Previous owners had planted a wonderful asparagus bed out back and an amazing stand of raspberries along the driveway. The asparagus bed wore out and a moose destroyed the raspberry bushes one year, but the patch is still producing, although not as prolifically as during our banner years when we’d harvest as many as 100 pints of luscious berries.


Gardening is fraught with anxiety, where your most diligent care can be defeated by weather, wild critters, blight, disease, insects and even the family pets. We had a dog who loved to eat raspberries. He’d pluck them right off the stems. One year, the dog rolled in the green beans and killed them.

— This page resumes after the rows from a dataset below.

$ cat config.mk
export PLATFORM = sky130hd
export DESIGN_NAME = seg_addr_decoder
export DESIGN_NICKNAME = d
export VERILOG_FILES = /design/src/rtl/segdec_pkg.sv /design/src/rtl/seg_region_match.sv /design/src/rtl/iso_flag_reg.sv /design/src/rtl/seg_addr_decoder.sv
export SDC_FILE = /design/constraint.sdc
export NUM_CORES = 1
export LEC_CHECK = 0
export BUFFER_PORTS_ARGS = -buffer_cell sky130_fd_sc_hd__buf_2
export CORE_AREA = 2 2 89 91
export CTS_CLUSTER_DIAMETER = 80
export DETAILED_ROUTE_END_ITERATION = 6
export DIE_AREA = 0 0 91 93
export GPL_TIMING_DRIVEN = 0
export SETUP_SLACK_MARGIN = 0.2
export SYNTH_ARGS = -nofsm -noshare
export SYNTH_HDL_FRONTEND = slang
export SYNTH_SLANG_ARGS = --single-unit
$ cat constraint.sdc
create_clock -name clk -period 2.5 [get_ports clk]
set_clock_uncertainty 0.2 [all_clocks]
set_input_delay 0 -clock clk [delete_from_list [all_inputs] [get_ports clk]]
set_output_delay 0 -clock clk [all_outputs]
set_load 0.02 [all_outputs]
`config.mk`:
```
export PLATFORM = sky130hd
export DESIGN_NAME = wdt_timer
export DESIGN_NICKNAME = d
export VERILOG_FILES = /design/src/rtl/wdt_pkg.sv /design/src/rtl/wdt_prescaler.sv /design/src/rtl/wdt_counter.sv /design/src/rtl/wdt_pulse.sv /design/src/rtl/wdt_timer.sv
export SDC_FILE = /design/constraint.sdc
export NUM_CORES = 1
export LEC_CHECK = 0
export ABC_CLOCK_PERIOD_IN_PS = 2640
export BUFFER_PORTS_ARGS = -buffer_cell sky130_fd_sc_hd__buf_2
export CORE_UTILIZATION = 34
export DETAILED_ROUTE_END_ITERATION = 8
export PLACE_DENSITY = 0.49
export RECOVER_POWER = 100
export SYNTH_ARGS = -nofsm -noshare
export SYNTH_HDL_FRONTEND = slang
export SYNTH_SLANG_ARGS = --single-unit
```
`constraint.sdc`:
```
create_clock -name clk -period 2.64 [get_ports clk]
set_clock_uncertainty 0.15 [all_clocks]
set_input_delay 0.528 -clock clk [delete_from_list [all_inputs] [get_ports clk]]
set_output_delay 0.528 -clock clk [all_outputs]
set_load 0.02 [all_outputs]
```
`src/rtl/wdt_pkg.sv`:
```
package wdt_pkg;
  localparam int CNT_W  = 12;
  localparam int DATA_W = 32;
  localparam int ADDR_W = 4;
  localparam int KEY_W  = 8;

  localparam logic [KEY_W-1:0]  CMD_KEY  = 8'hA5;
  localparam logic [ADDR_W-1:0] OFF_CMD  = 4'h0;
  localparam logic [ADDR_W-1:0] OFF_CFG  = 4'h4;
  localparam logic [ADDR_W-1:0] OFF_STAT = 4'h8;

  // Setup register image, MSB first: window, halt, off, cpu-only, reset enable, timeout
  typedef struct packed {
    logic [CNT_W-1:0] window;
    logic             halt_en;
    logic             off;
    logic             cpu_only;
    logic             rst_en;
    logic [CNT_W-1:0] timeout;
  } cfg_t;

  localparam int CFG_W = $bits(cfg_t);

  localparam cfg_t CFG_RESET = '{window: '1, halt_en: 1'b0, off: 1'b0,
                                 cpu_only: 1'b0, rst_en: 1'b1, timeout: '1};
endpackage

```
`src/rtl/wdt_prescaler.sv`:
```
module wdt_prescaler #(
  parameter int DIV = 128
) (
  input  logic clk,
  input  logic rst,
  input  logic clr,
  input  logic run,
  input  logic slow_tick,
  output logic tick
);
  localparam int PW = (DIV > 2) ? $clog2(DIV) : 1;
  localparam logic [PW-1:0] LAST = PW'(DIV - 1);

  logic [PW-1:0] pcnt;

  always_ff @(posedge clk) begin
    if (rst || clr) begin
      pcnt <= '0;
    end else if (run && slow_tick) begin
      pcnt <= (pcnt == LAST) ? '0 : pcnt + 1'b1;
    end
  end

  assign tick = run && slow_tick && (pcnt == LAST);

  p_frozen_r9: assert property (@(posedge clk) disable iff (rst)
    (!run && !clr) |=> $stable(pcnt));
endmodule

```
`src/rtl/wdt_counter.sv`:
```
module wdt_counter
  import wdt_pkg::*;
(
  input  logic             clk,
  input  logic             rst,
  input  logic             load,
  input  logic             restart,
  input  logic             tick,
  input  logic             off,
  input  logic [CNT_W-1:0] timeout,
  input  logic [CNT_W-1:0] window,
  output logic             reload,
  output logic             uf_q,
  output logic             err_q
);
  logic [CNT_W-1:0] cnt;
  logic             restart_ok;
  logic             restart_bad;

  assign restart_ok  = restart && !off && (cnt <= window);
  assign restart_bad = restart && !off && (cnt >  window);
  assign reload      = load || restart_ok;

  always_ff @(posedge clk) begin
    if (rst) begin
      cnt   <= '1;
      uf_q  <= 1'b0;
      err_q <= 1'b0;
    end else begin
      uf_q  <= 1'b0;
      err_q <= 1'b0;
      if (reload) begin
        cnt <= timeout;
      end else if (restart_bad) begin
        err_q <= 1'b1;
      end else if (tick) begin
        if (cnt == '0) begin
          cnt  <= timeout;
          uf_q <= 1'b1;
        end else begin
          cnt <= cnt - 1'b1;
        end
      end
    end
  end

  p_runout_at_zero_r3: assert property (@(posedge clk) disable iff (rst)
    uf_q |-> $past(cnt) == '0);
  p_hold_idle_r9: assert property (@(posedge clk) disable iff (rst)
    (!tick && !load && !restart) |=> $stable(cnt));
  p_off_silent_r6: assert property (@(posedge clk) disable iff (rst)
    (off && $past(off)) |-> (!uf_q && !err_q));
  p_early_only_r10: assert property (@(posedge clk) disable iff (rst)
    err_q |-> ($past(cnt) > $past(window)));
endmodule

```
`src/rtl/wdt_pulse.sv`:
```
module wdt_pulse #(
  parameter int LEN = 16
) (
  input  logic clk,
  input  logic rst,
  input  logic start,
  output logic pulse_o
);
  localparam int LW = $clog2(LEN + 1);
  localparam logic [LW-1:0] LOADV = LW'(LEN - 1);

  logic [LW-1:0] remain;

  always_ff @(posedge clk) begin
    if (rst) begin
      remain  <= '0;
      pulse_o <= 1'b0;
    end else if (start) begin
      remain  <= LOADV;
      pulse_o <= 1'b1;
    end else if (remain != '0) begin
      remain  <= remain - 1'b1;
      pulse_o <= 1'b1;
    end else begin
      pulse_o <= 1'b0;
    end
  end

  p_pulse_holds_r11: assert property (@(posedge clk) disable iff (rst)
    $rose(pulse_o) |=> pulse_o);
endmodule

```
`src/rtl/wdt_timer.sv`:
```
module wdt_timer
  import wdt_pkg::*;
#(
  parameter int DIV       = 128,
  parameter int PULSE_LEN = 16
) (
  input  logic              clk,
  input  logic              rst,
  input  logic              slow_tick,
  input  logic              dbg_halt,
  input  logic              bus_wr,
  input  logic              bus_rd,
  input  logic [ADDR_W-1:0] bus_addr,
  input  logic [DATA_W-1:0] bus_wdata,
  output logic [DATA_W-1:0] bus_rdata,
  output logic              wdt_rst_sys,
  output logic              wdt_rst_cpu
);
  cfg_t cfg_q;
  logic locked;
  logic cfg_load_q;
  logic uf_flag, err_flag;

  logic wr_cmd, wr_cfg, rd_stat, restart;
  logic run, tick, reload, uf, err, fault;
  logic [1:0] start_v, out_v;

  assign wr_cmd  = bus_wr && (bus_addr == OFF_CMD);
  assign restart = wr_cmd && (bus_wdata[DATA_W-1 -: KEY_W] == CMD_KEY) && bus_wdata[0];
  assign wr_cfg  = bus_wr && (bus_addr == OFF_CFG) && !locked;
  assign rd_stat = bus_rd && (bus_addr == OFF_STAT);
  assign run     = !cfg_q.off && !(cfg_q.halt_en && dbg_halt);

  always_ff @(posedge clk) begin
    if (rst) begin
      cfg_q      <= CFG_RESET;
      locked     <= 1'b0;
      cfg_load_q <= 1'b0;
    end else begin
      cfg_load_q <= wr_cfg;
      if (wr_cfg) begin
        cfg_q  <= cfg_t'(bus_wdata[CFG_W-1:0]);
        locked <= 1'b1;
      end
    end
  end

  wdt_prescaler #(.DIV(DIV)) u_pre (
    .clk(clk), .rst(rst), .clr(reload), .run(run),
    .slow_tick(slow_tick), .tick(tick)
  );

  wdt_counter u_cnt (
    .clk(clk), .rst(rst), .load(cfg_load_q), .restart(restart),
    .tick(tick), .off(cfg_q.off), .timeout(cfg_q.timeout),
    .window(cfg_q.window), .reload(reload), .uf_q(uf), .err_q(err)
  );

  assign fault      = uf || err;
  assign start_v[0] = fault && cfg_q.rst_en && !cfg_q.cpu_only;
  assign start_v[1] = fault && cfg_q.rst_en &&  cfg_q.cpu_only;

  for (genvar g = 0; g < 2; g++) begin : g_out
    wdt_pulse #(.LEN(PULSE_LEN)) u_pulse (
      .clk(clk), .rst(rst), .start(start_v[g]), .pulse_o(out_v[g])
    );
  end

  assign wdt_rst_sys = out_v[0];
  assign wdt_rst_cpu = out_v[1];

  always_ff @(posedge clk) begin
    if (rst) begin
      uf_flag   <= 1'b0;
      err_flag  <= 1'b0;
      bus_rdata <= '0;
    end else begin
      uf_flag  <= uf  || (uf_flag  && !rd_stat);
      err_flag <= err || (err_flag && !rd_stat);
      if (bus_rd) begin
        case (bus_addr)
          OFF_CFG:  bus_rdata <= {{(DATA_W-CFG_W){1'b0}}, cfg_q};
          OFF_STAT: bus_rdata <= {{(DATA_W-2){1'b0}}, err_flag, uf_flag};
          default:  bus_rdata <= '0;
        endcase
      end
    end
  end

  p_cfg_locked_r2: assert property (@(posedge clk) disable iff (rst)
    (locked && bus_wr && bus_addr == OFF_CFG) |=> $stable(cfg_q));
  p_stat_clear_r12: assert property (@(posedge clk) disable iff (rst)
    (rd_stat && !uf && !err) |=> (!uf_flag && !err_flag));
  p_bad_key_r5: assert property (@(posedge clk) disable iff (rst)
    (wr_cmd && !restart && !cfg_load_q) |-> !reload);
  p_gate_r7: assert property (@(posedge clk) disable iff (rst)
    (!cfg_q.rst_en && $past(!cfg_q.rst_en)) |-> !start_v[0] && !start_v[1]);
endmodule

```
==> impl_metrics.toml, run 1 <==
[run_status]
status = "finished clean"

[critical_path]
critical_path.startpoint_type = "register"
path_buf_inv = 2
path_cells = "inv_1 -> ha_1 -> nand4_1 -> nor3_1 -> buf_4 -> a21o_1 -> a31o_2 -> a21o_1 -> a221oi_1 -> nand2_1"
worst_path_largest_cell_delay_ns = 0.36
crit_type = "register to register"
crit_family = "compound AO/OA/AOI/OAI gates"
cp_data_arrival_time_ns = 2.59
crit_path_frequent_cell = "a21o_1"
cp_slowest_cell = "dfxtp_1"
cp_max_fo = 8
end_kind = "register"
worstPathRequired_ns = 2.72

[route]
wirelength_um = 10400
viasPerCell = 5.13
drc = 0
ant_nets = 0
drtIter0Drc = 209
routedWlPerCell_um = 15.2
vias = 3502
drtPass1Iterations = 4

[floorplanning]
fp.dieH_um = 112
initial_utilization = 0.355
io_pins = 76
die_w_um = 112
coreArea_um2 = 11700
fp.dieArea_um2 = 12600
rows = 39

[final_layout]
drive_gt1_frac = 0.146
finish.instance_area_um2 = 4950
fin_util = 0.424
n_antenna_cell = 0
fin_cells = 683
mostFrequentLayoutCells = "dfxtp_1 (93), nor2_1 (56), nand2_1 (45)"
nets = 594
final_common_cell = "dfxtp_1"
syn_to_final_growth_pct = 19.5

[clock_tree]
hold_buffers = 0
cts_made_buffers = 9
clkLatencyLatePin_ns = 0.35
cts.clk_slew.worst_paths_ns = 0.07
cts_num_sinks = 93
h-tree-depth = 3
cts_tree = "done"
cts_max_path_buffers = 2
clockRootBuffer = "clkbuf_16"

[global_route]
grt_usage = 0.174
grt_pass1_vias = 3419
grt-ovfl-total = 0
grt_first_pass_wirelength_um = 17100
grt_max_degree = 54
antenna_found_initial = 0

[synth]
synth-edff-count = 0
synthCells = 458
synth_flop_cell = "dfxtp_1"
synthDistinctLibCells = 60
ys_ff_latch = 93
yosysWarnings = 0
synth_area_um2 = 4140
synthArstFlopShare = 0
ys_seq_area_frac = 0.449
syn_avg_cell_area_um2 = 9.05

[sta]
slew_violations = 0
tns_ns = 0
min_period_ns = 2.51
fin_hold_ws_ns = 0.243
rsz0062_at_grt = "false"
fmax_mhz = 399
period_share = 0.951
timing.final.ws_setup_ns = 0.131
hold_viol = 0
final-setup-viol-count = 0
tightest_slew_ns = 1.11
relSlewSlack = 0.260

[placement]
placedInstanceArea_um2 = 4710
dpl.cell_count = 667
pre_cts_ws_ns = 0.0174
hpwlAfterDp_um = 7430
port_buffers = 71
place.gp.congestion = 0.788

[pwr]
p_per_area_nw_per_um2 = 684
ir_drop_mv = 0.396
total_power_mw = 3.38
p_leak_nw = 2.24

[min_path]
hold_class = "input port to register"

[run]
cap_viol_max_count = 0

Discouragement may set in when the anticipated first tasty shoots of broccoli are gobbled up in the night by deer. The romance of growing one’s own food may evaporate with the first sighting of the massive and ugly tomato hornworm. It would give anyone the heebie jeebies.

One year, angry that some critter was knocking over our corn to feast on the cobs, I rigged up a shotgun with a flashlight on top and snuck out one night to find a fat skunk waddling down the corn row. I dispatched him and ran for cover.

It was a couple of days before I could stand to get near enough to remove him from the garden. We stopped growing corn.

I also shoot all the woodchucks. Those buggers eat everything, including violets.

After trying every remedy to discourage deer, we settled on an electric fence. It’s done remarkably well. But one day, Lin looked out the kitchen window to see a bunch of turkeys flopping up and over the fence to chow down.


Oh, if only I could have videotaped her, running across the lawn, waving her arms and screeching at those very surprised turkeys. They never returned.

Some years, with a great deal of perseverance and luck, you get something to eat after the wild animals are through. And somewhere along the gardening trail, I began, again, to enjoy it, although not as much as Linda.

Last year, she got a 14-by-28-foot hoop house, a huge plastic-wrapped structure that produces vegetables year-round. Fresh greens in the winter are amazing. And this year, her tomato plants reached all the way to the ceiling!

E.B. White wrote about a gardening book that its publisher claimed was “welcomed by an increasing number of American people who, fed up with the pressure of city living, are going back to the land for their livelihood.”

White wrote, “That shows that publishers do not understand the situation. Pressure of city living? No pressure which I ever knew in town compares with the pressure of country living. Never before in my life have I been so pressed as the last two years. Forty acres can push a man hard even when he isn’t in debt. Pressure! I’ve been on the trot now for a long time, and don’t know whether I’ll ever get slowed down.”

‘Tis true. Country living is pressure-filled. And I’m not just talking about gardens. I am rushing to get the wood into the basement for the coming winter, while splitting next year’s supply and storing it in the woodshed.


I am way behind on the brush cutting. I swear if I stopped doing it, in five years Linda and I would be living in the deep woods.

And the fall hunting seasons approach. Time to put up the tree stands and do some scouting for deer.

Wait a minute. Maybe if I remove that electric fence around the garden, I won’t have to look for deer. They’ll come to me!